Creo que la obra de Teresa Margolles no ha sido puesta en el mundo por el designio de una conciencia trágica, tampoco es una alegoría funeraria o un conjunto de anécdotas que persigan como fin realizar una caricatura negra: no hay escándalo en su obra. En todo caso, se trata de una conciencia desprovista de temperamento dramático, fenomenológica, lanzada abiertamente hacia el objeto de su atención. El cuerpo sin vida continúa siendo una mina simbólica además de un territorio plástico, una vez que el corazón ha dejado de latir abandona su coherencia orgánica para transformarse en reunión de cosas, acciones químicas, materia que ocupa todavía un espacio, que despierta sensaciones, que despide un olor o que obliga a a los espectadores a imaginarse historias, a obtener conclusiones: a completar un concepto que es inacabado porque se halla demasiado próximo a la experiencia humana. El concepto mata a la muerte misma, la hace desaparecer como hecho real y concreto y le otorga un espacio teórico y estético. A nadie se le puede pedir serenidad cuando la intimidad humana es transgredida. No importa qué tan distante se muestre el artista cuando edifica su obra o imagina conceptos para fortalecerla, el espectador no puede mentir respecto a los relatos que él mismo ha fraguado de la muerte. En consecuencia, el que mira debe perder el control, la tranquilidad del científico que observa hechos predecibles: un espectador ideal añade sus manías, sus miedos a la obra que contempla. La sobriedad casi obsesiva de Teresa Margolles a lo hora de concebir y crear con tan refinada paciencia sus piezas proviene también del desconcierto o la locura momentánea que provoca en su público: un equilibrio perfecto en cuanto se produce de manera natural: el temor, la locura, el terror que en algunos casos puede producir su obra es el contrapeso de la seriedad extrema y especulativa con que ella afronta su compromiso artístico.

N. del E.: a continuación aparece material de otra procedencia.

===== src/rtl/cdiv_pkg.sv =====
package cdiv_pkg;
  timeunit 1ns;
  timeprecision 1ps;

  // write key and where it sits in a register write
  localparam logic [7:0] CDIV_KEY   = 8'h5A;
  localparam int         KEY_LSB    = 24;

  // control register bit positions
  localparam int         ENAB_BIT   = 4;
  localparam int         KILL_BIT   = 5;
  localparam int         BUSY_BIT   = 7;

  // divisor field position
  localparam int         DIV_LSB    = 12;

  typedef enum logic {
    REG_CTRL = 1'b0,
    REG_DIV  = 1'b1
  } reg_sel_e;

  typedef enum logic [1:0] {
    GEN_STOP = 2'd0,   // held, counter cleared
    GEN_ARM  = 2'd1,   // counting toward first pulse, not yet busy
    GEN_RUN  = 2'd2    // steady running, busy reported
  } gen_state_e;
endpackage


===== src/rtl/cdiv_regs.sv =====
module cdiv_regs
  import cdiv_pkg::*;
#(
  parameter int SRC_W = 4,
  parameter int DIV_W = 12
) (
  input  logic             clk,
  input  logic             rst_n,
  input  logic             wr_en,
  input  logic             wr_sel,
  input  logic [31:0]      wr_data,
  input  logic             busy_i,
  output logic [SRC_W-1:0] src_o,
  output logic             enab_o,
  output logic             kill_o,
  output logic [DIV_W-1:0] div_o
);
  timeunit 1ns;
  timeprecision 1ps;

  logic key_ok, wr_ctrl, wr_div;
  logic unused_wdata;

  assign key_ok       = (wr_data[KEY_LSB +: 8] == CDIV_KEY);
  assign wr_ctrl      = wr_en && key_ok && (reg_sel_e'(wr_sel) == REG_CTRL);
  assign wr_div       = wr_en && key_ok && (reg_sel_e'(wr_sel) == REG_DIV);
  assign unused_wdata = ^wr_data;

  always_ff @(posedge clk) begin
    if (!rst_n) begin
      src_o  <= '0;
      enab_o <= 1'b0;
      kill_o <= 1'b0;
      div_o  <= '0;
    end else begin
      if (wr_ctrl) begin
        enab_o <= wr_data[ENAB_BIT];
        kill_o <= wr_data[KILL_BIT];
        if (!busy_i) src_o <= wr_data[SRC_W-1:0];
      end
      if (wr_div && !busy_i) div_o <= wr_data[DIV_LSB +: DIV_W];
    end
  end

  // a write without the key leaves every register field untouched
  p_key_gate_r1: assert property (@(posedge clk) disable iff (!rst_n)
    (wr_en && !key_ok) |=> ($stable(src_o) && $stable(enab_o) && $stable(kill_o) && $stable(div_o)))
    else $error("p_key_gate_r1");

  // divisor frozen while busy
  p_div_hold_r9: assert property (@(posedge clk) disable iff (!rst_n)
    busy_i |=> $stable(div_o))
    else $error("p_div_hold_r9");

  // source select frozen while busy
  p_src_hold_r9: assert property (@(posedge clk) disable iff (!rst_n)
    busy_i |=> $stable(src_o))
    else $error("p_src_hold_r9");
endmodule


===== src/rtl/cdiv_srcsel.sv =====
module cdiv_srcsel #(
  parameter int SRC_W = 4,
  localparam int NSRC = 1 << SRC_W
) (
  input  logic [NSRC-1:0]  src_in,
  input  logic [SRC_W-1:0] sel_i,
  output logic             active_o
);
  timeunit 1ns;
  timeprecision 1ps;

  logic [NSRC-1:0] hit;

  // one-hot gate per source, OR-reduced
  for (genvar g = 0; g < NSRC; g++) begin : g_src
    assign hit[g] = src_in[g] && (sel_i == SRC_W'(g));
  end

  assign active_o = |hit;
endmodule


===== src/rtl/cdiv_gen.sv =====
module cdiv_gen
  import cdiv_pkg::*;
#(
  parameter int DIV_W = 12
) (
  input  logic             clk,
  input  logic             rst_n,
  input  logic             active_i,
  input  logic             enab_i,
  input  logic             kill_i,
  input  logic [DIV_W-1:0] div_i,
  output logic             tick_o,
  output logic             busy_o
);
  timeunit 1ns;
  timeprecision 1ps;

  gen_state_e       state_q;
  logic [DIV_W-1:0] cnt_q;
  logic [DIV_W-1:0] last_cnt;
  logic             terminal;

  // divisors 0 and 1 both mean pass-through
  assign last_cnt = (div_i <= DIV_W'(1)) ? '0 : div_i - DIV_W'(1);
  assign terminal = (cnt_q >= last_cnt);
  assign busy_o   = (state_q == GEN_RUN);

  always_ff @(posedge clk) begin
    if (!rst_n) begin
      state_q <= GEN_STOP;
      cnt_q   <= '0;
      tick_o  <= 1'b0;
    end else begin
      tick_o <= 1'b0;
      if (kill_i) begin
        state_q <= GEN_STOP;
        cnt_q   <= '0;
      end else begin
        case (state_q)
          GEN_STOP: begin
            cnt_q <= '0;
            if (enab_i) state_q <= GEN_ARM;
          end
          default: begin
            if (active_i) begin
              if (terminal) begin
                cnt_q   <= '0;
                tick_o  <= 1'b1;
                state_q <= enab_i ? GEN_RUN : GEN_STOP;
              end else begin
                cnt_q <= cnt_q + DIV_W'(1);
              end
            end
          end
        endcase
      end
    end
  end

  // busy only rises together with a pulse
  p_busy_rise_r6: assert property (@(posedge clk) disable iff (!rst_n)
    $rose(busy_o) |-> tick_o)
    else $error("p_busy_rise_r6");

  // busy falls with the last pulse unless kill forced it
  p_busy_fall_r7: assert property (@(posedge clk) disable iff (!rst_n)
    $fell(busy_o) |-> (tick_o || $past(kill_i)))
    else $error("p_busy_fall_r7");

  // kill silences the output next cycle
  p_kill_quiet_r8: assert property (@(posedge clk) disable iff (!rst_n)
    kill_i |=> (!tick_o && !busy_o))
    else $error("p_kill_quiet_r8");

  // a pulse always follows a qualified source cycle
  p_tick_src_r10: assert property (@(posedge clk) disable iff (!rst_n)
    tick_o |-> $past(active_i))
    else $error("p_tick_src_r10");
endmodule


===== src/rtl/cdiv_top.sv =====
module cdiv_top
  import cdiv_pkg::*;
#(
  parameter int SRC_W = 4,
  parameter int DIV_W = 12,
  localparam int NSRC = 1 << SRC_W
) (
  input  logic            clk,
  input  logic            rst_n,
  input  logic            wr_en,
  input  logic            wr_sel,
  input  logic [31:0]     wr_data,
  input  logic [NSRC-1:0] src_in,
  output logic [31:0]     rd_ctrl,
  output logic [31:0]     rd_div,
  output logic            tick_o
);
  timeunit 1ns;
  timeprecision 1ps;

  logic [SRC_W-1:0] src_sel;
  logic             enab, kill, busy, active;
  logic [DIV_W-1:0] div_val;

  cdiv_regs #(.SRC_W(SRC_W), .DIV_W(DIV_W)) u_regs (
    .clk     (clk),
    .rst_n   (rst_n),
    .wr_en   (wr_en),
    .wr_sel  (wr_sel),
    .wr_data (wr_data),
    .busy_i  (busy),
    .src_o   (src_sel),
    .enab_o  (enab),
    .kill_o  (kill),
    .div_o   (div_val)
  );

  cdiv_srcsel #(.SRC_W(SRC_W)) u_srcsel (
    .src_in   (src_in),
    .sel_i    (src_sel),
    .active_o (active)
  );

  cdiv_gen #(.DIV_W(DIV_W)) u_gen (
    .clk      (clk),
    .rst_n    (rst_n),
    .active_i (active),
    .enab_i   (enab),
    .kill_i   (kill),
    .div_i    (div_val),
    .tick_o   (tick_o),
    .busy_o   (busy)
  );

  always_comb begin
    rd_ctrl                     = '0;
    rd_ctrl[SRC_W-1:0]          = src_sel;
    rd_ctrl[ENAB_BIT]           = enab;
    rd_ctrl[KILL_BIT]           = kill;
    rd_ctrl[BUSY_BIT]           = busy;
    rd_div                      = '0;
    rd_div[DIV_LSB +: DIV_W]    = div_val;
  end
endmodule


===== config.mk =====
export PLATFORM = sky130hd
export DESIGN_NAME = cdiv_top
export DESIGN_NICKNAME = d
export VERILOG_FILES = /design/src/rtl/cdiv_pkg.sv /design/src/rtl/cdiv_regs.sv /design/src/rtl/cdiv_srcsel.sv /design/src/rtl/cdiv_gen.sv /design/src/rtl/cdiv_top.sv
export SDC_FILE = /design/constraint.sdc
export NUM_CORES = 1
export LEC_CHECK = 0
export ABC_AREA = 1
export BUFFER_PORTS_ARGS = -buffer_cell sky130_fd_sc_hd__buf_2
export CORE_MARGIN = 2
export CORE_UTILIZATION = 33
export CTS_BUF_LIST = sky130_fd_sc_hd__clkbuf_4
export DETAILED_ROUTE_END_ITERATION = 10
export SYNTH_ARGS = -nofsm -noshare
export SYNTH_HDL_FRONTEND = slang
export SYNTH_HIERARCHICAL = 1
export SYNTH_SLANG_ARGS = --single-unit

===== constraint.sdc =====
create_clock -name clk -period 2.25 [get_ports clk]
set_input_delay 0 -clock clk [delete_from_list [all_inputs] [get_ports clk]]
set_output_delay 0 -clock clk [all_outputs]
set_load 0.03 [all_outputs]

==> results by group <==
Synth
  • Share of the synthesized area in the top cell type: about a quarter
  • Yosys Warn Count: 6
  • Top cells by area, synth: dfxtp_1 (24%), nand2_1 (14%), buf_4 (14%)
  • Asr flop ratio synth: 0%
  • Ys flop type: dfxtp_1
  • Seq cells post-synth: 33
  • Mapped Area: 2704 µm²
  • Synth Instances: ~420
  • Yosys top cell by area: dfxtp_1
  • Synth cell types: 34
  • Register area share after synthesis: 24.43%
  • Mean post-synth cell area: 6.469 µm²
  • Post-synth EDFFs: 0

Worst hold path
  • Worst hold path type: input pin to flop

Finish
  • Share of layout cells above drive strength 1: a little over a third
  • Area Overhead vs Synth: 39.19%
  • Fillers: 848
  • Final Non-Filler Cells: 639
  • Leading cell types in the layout, fill and taps excluded: nand2_1 (90), nor2_1 (69), buf_2 (65)
  • Ant diodes: 0
  • Most common cell after layout, fill and taps aside: nand2_1
  • Nets: 600

Floorplanning
  • Initial core utilization: 33.41%
  • Cell row count: 33
  • Chip Height: between 90 and 100 µm
  • Boundary pin count: 117
  • Die area: 8933 µm²
  • Die W: roughly 95 µm
  • Core ar.: 8093 µm²

Timing
  • Fmax: 440.7 MHz
  • Unrepaired setup endpoints after global routing: true
  • Final period util: 100.9%
  • Worst rel slew slack: 61.78%
  • Final worst slack: -0.01936 ns
  • Final Skew: between 0.006 and 0.007 ns
  • Fin. Hold Viols: 0
  • Worst slew pin tran: roughly 0.57 ns
  • Setup TNS: -0.09274 ns
  • Setup Viol. Count Final: 7
  • Hold Slack: roughly 0.018 ns
  • Max-slew violation count: 0
  • Final Critical Period: around 2.3 ns

Place
  • Final GP Congestion: 0.8332
  • Inst Count DP: 603
  • Port Buf Inserts: 65
  • DP Wirelength: 4.628 mm

Detailed routing
  • Drt first pass iters: 4
  • Initial DRC Count: 98
  • DRT antenna net count: 0
  • Routed len/inst: just under 10 µm
  • Residual DRC: 0
  • Final wirelength: 6.285 mm
  • DR vias: between 2k and 3k
  • Via density: 4.189

Critical path
  • CP Class: flop to flop
  • Crit path largest cell delay: approximately 0.37 ns
  • Crit-path cells: buf_4 -> ha_4 -> o21ai_4 -> nor3_4 -> or2_2 -> ha_4 -> nand2_1 -> nand3_1 -> nand2_1 -> nand2_1 -> nand2_1 -> nand2_2 -> nand2_4 -> nand2_4 -> nor2_1
  • CP required: 2.47 ns
  • Most used cell, CP: nand2_1
  • Crit. End Element: flop
  • Slowest library cell on the worst path: dfxtp_4
  • WP data arrival: 2.49 ns
  • Critical-path maximum fanout: 6
  • Startpoint Class: flop

Pwr
  • Leakage: 1.977 nW
  • Clk pwr share: 29.2%
  • Switching portion of total power: 30.84%
  • Peak supply drop: roughly 0.00015 V
  • Pwr dens: approximately 310 nW/µm²
  • Net switching power: 357.4 µW
  • Combinational share of power: 20.7%
  • Seq pwr share: approximately 50%
  • Internal: 801.3 µW

GRT
  • Vias in the first global route: about 2.5k
  • Initial antenna violation count: 0
  • Total global-route track usage: 14.77%
  • Largest net degree at the start of global routing: 25
  • First-pass GRT wire length: ~11 mm
  • Grt ovf: 0

Status
  • Violated checks: setup timing
  • Status: finished with violations

Clock network
  • Clock transition at path regs: 0.10 ns
  • Clk Latency, worst-skew pair: about 0.33 ns
  • Clock buffer depth: 2
  • Total CTS buffers: 5
  • CTS tree: done
  • CTS root buf: clkbuf_4
  • TritonCTS Sinks: 33
  • Htree depth: 2

Flow run
  • Max-cap violations: 0
[sequential cells by signal, summed over array words and instances (netlist names)]
| register | count |
|---|---|
| u_gen/tick_o | 1 |
| u_gen/state_q | 2 |
| u_regs/div_o | 12 |
| u_gen/cnt_q | 12 |
| u_regs/enab_o | 1 |
| u_regs/src_o | 4 |
| u_regs/kill_o | 1 |
[power by group through the flow]
stage | logic (mW) | clock network, mW | registers (mW)
6_report | 0.240 | 0.338 | 0.581
2_1_floorplan | 0.206 | 0 | 0.596
5_1_grt | 0.263 | 0.379 | 0.581
3_5_place_dp | 0.194 | 0 | 0.596
3_3_place_gp | 0.193 | 0 | 0.596
4_1_cts | 0.231 | 0.356 | 0.582
[final timing paths]
| check | from | to | slack, ns | cells past startpoint |
|---|---|---|---|---|
| worst min register to register | u_regs/enab_o | u_gen/state_q[1] | 0.50 | 2 |
| worst max-delay path | u_regs/div_o[0] | u_gen/cnt_q[1] | -0.02 | 15 |
| worst max register to register | u_regs/div_o[0] | u_gen/cnt_q[1] | -0.02 | 15 |
| worst min-delay path | wr_sel | u_regs/src_o[1] | 0.02 | 4 |
[stage by stage]
stage               utilization [%]  power, mW  worst slack, ns  cell area [µm²]
global route                  46.51      1.224          -0.1901             3764
CTS                           44.09      1.169        -0.005363             3568
global placement              38.95     0.7889         -0.08858             3152
detailed placement            38.95     0.7898          -0.1264             3152
finish                        46.51      1.159         -0.01936             3764
floorplan                         -     0.8024         0.004751             2915
[metal layers]
layer  vias to the layer above  global-route usage (%)  wire length [µm]
met5                         -                       0                 0
met4                         0                   5.314               124
met3                        10                   1.756               219
met2                        71                   25.65              3108
met1                      1176                   18.82              2832
li1                       1420                       -                 -
[critical path, delay by kind of cell, from the launching register on]
kind,cells,cell delay [ns]
compound gates,1,0.15
fa+ha+maj,2,0.44
flops,1,0.37
buf+inv,1,0.14
simple gates,11,1.06
[logic make-up (layout without fill, tap and decap cells)]
| family | Yosys count | in the layout | synth area share, % |
|---|---|---|---|
| and+or+nand+nor | 233 | 234 | 38.78 |
| buffers and inverters | 109 | 180 | 22.86 |
| DFF | 33 | 33 | 24.43 |
| AOI/OAI and AO/OA | 17 | 17 | 3.563 |
| adders and majority gates | 15 | 15 | 6.941 |
| xor gates and xnor gates | 9 | 9 | 2.915 |
| other | 1 | 45 | 0.1387 |
| muxes | 1 | 1 | 0.3702 |
[timing repair]
action / CTS / global route
gates cloned: 1 / 0
hold buffers: 18 / 0
pin swaps: 9 / 18
endpoints found under the hold margin: 18 / 0
setup endpoints to repair: 14 / 15
buffers inserted: 7 / 2
resized for setup: 32 / 36
[Yosys cell counts (3+ instances only)]
master   number
o21ai_0       5
nand3_1      27
buf_6         3
or2_2         4
inv_1        49
nor3_2        3
a21oi_1       6
nand4_1       3
nor2_1       78
inv_2         5
nand2_2       4
xor2_1        7
nand3_2       3
ha_1         15
nand2_1      99
nor2_2        5
dfxtp_1      33
buf_4        49
[final cells by class]
type	instances	area [µm²]	area share, %
sequential	33	678.2	18.02
clock buffer	7	52.55	1.396
multi-input combinational	321	1899	50.47
tap	105	131.4	3.491
clock inverter	1	3.754	0.09973
timing repair buffer	118	788.3	20.94
inverter	54	210.2	5.585
No activity file was read; power rests on OpenSTA's default activity.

Acaso, al permitirle a su cuerpo una libertad animal y una despreocupación absoluta de las convenciones sociales de sus contemporáneos, Diógenes se preparaba para la muerte concreta. Así como los cadáveres en la morgue no pueden oponerse a las reacciones químicas de sus órganos, así el filósofo cínico permitía que su cuerpo se expresara de manera bestial y espontánea, sin limitarlo con las normas de moral civil o una tradición higiénica. En la obra de Margolles no veo una filosofía de la libertad o un retorno a la naturaleza primitiva. Por el contrario, descubro un juego donde la maldad está ausente, pero no la mirada que escruta e imagina combinaciones: no es sólo una mente sino un ojo que obtiene placer cuando presencia las formas que toma la materia sin vida. La ausencia de la muerte en sus piezas es, más que una paradoja, una conclusión desconcertante. ¿Cómo podemos imaginar que un cadáver pueda ser tantas cosas menos un emisario de la muerte? Símbolo, alegoría, laboratorio plástico, pero no representación trascendental de la muerte. El cuerpo inerte, el cadáver, toda la mecánica que implica su desaparición, su auscultación, abre puertas a una obra exenta de los prejuicios comunes corrientes con que solemos afrontar el hecho de la muerte: la sábana que cubre los cuerpos destrozados, el agua que baña sus partes, la disección de sus órganos, todo ello se vuelve parte de un salón de juegos que, sin embargo, deviene arte y concepto inédito en cuanto la imaginación de Margolles crea caminos inesperados hacia regiones lúgubres en las que abundan hermosos paisajes, llanuras sangrientas, nubes formadas por un ejército de hálitos moribundos. No es un ejercicio trascendental, ni tampoco una especulación ontológica lo que encuentro en esta obra excepcional, al menos no de manera premeditada. Lo que veo es una imaginación no conforme, un deseo de hacer que la carne muerta habite la vida de otra manera, y una inclinación a construir fortalezas de materia orgánica, refugios primigenios donde brindar habitación a lo otro, a lo que no somos.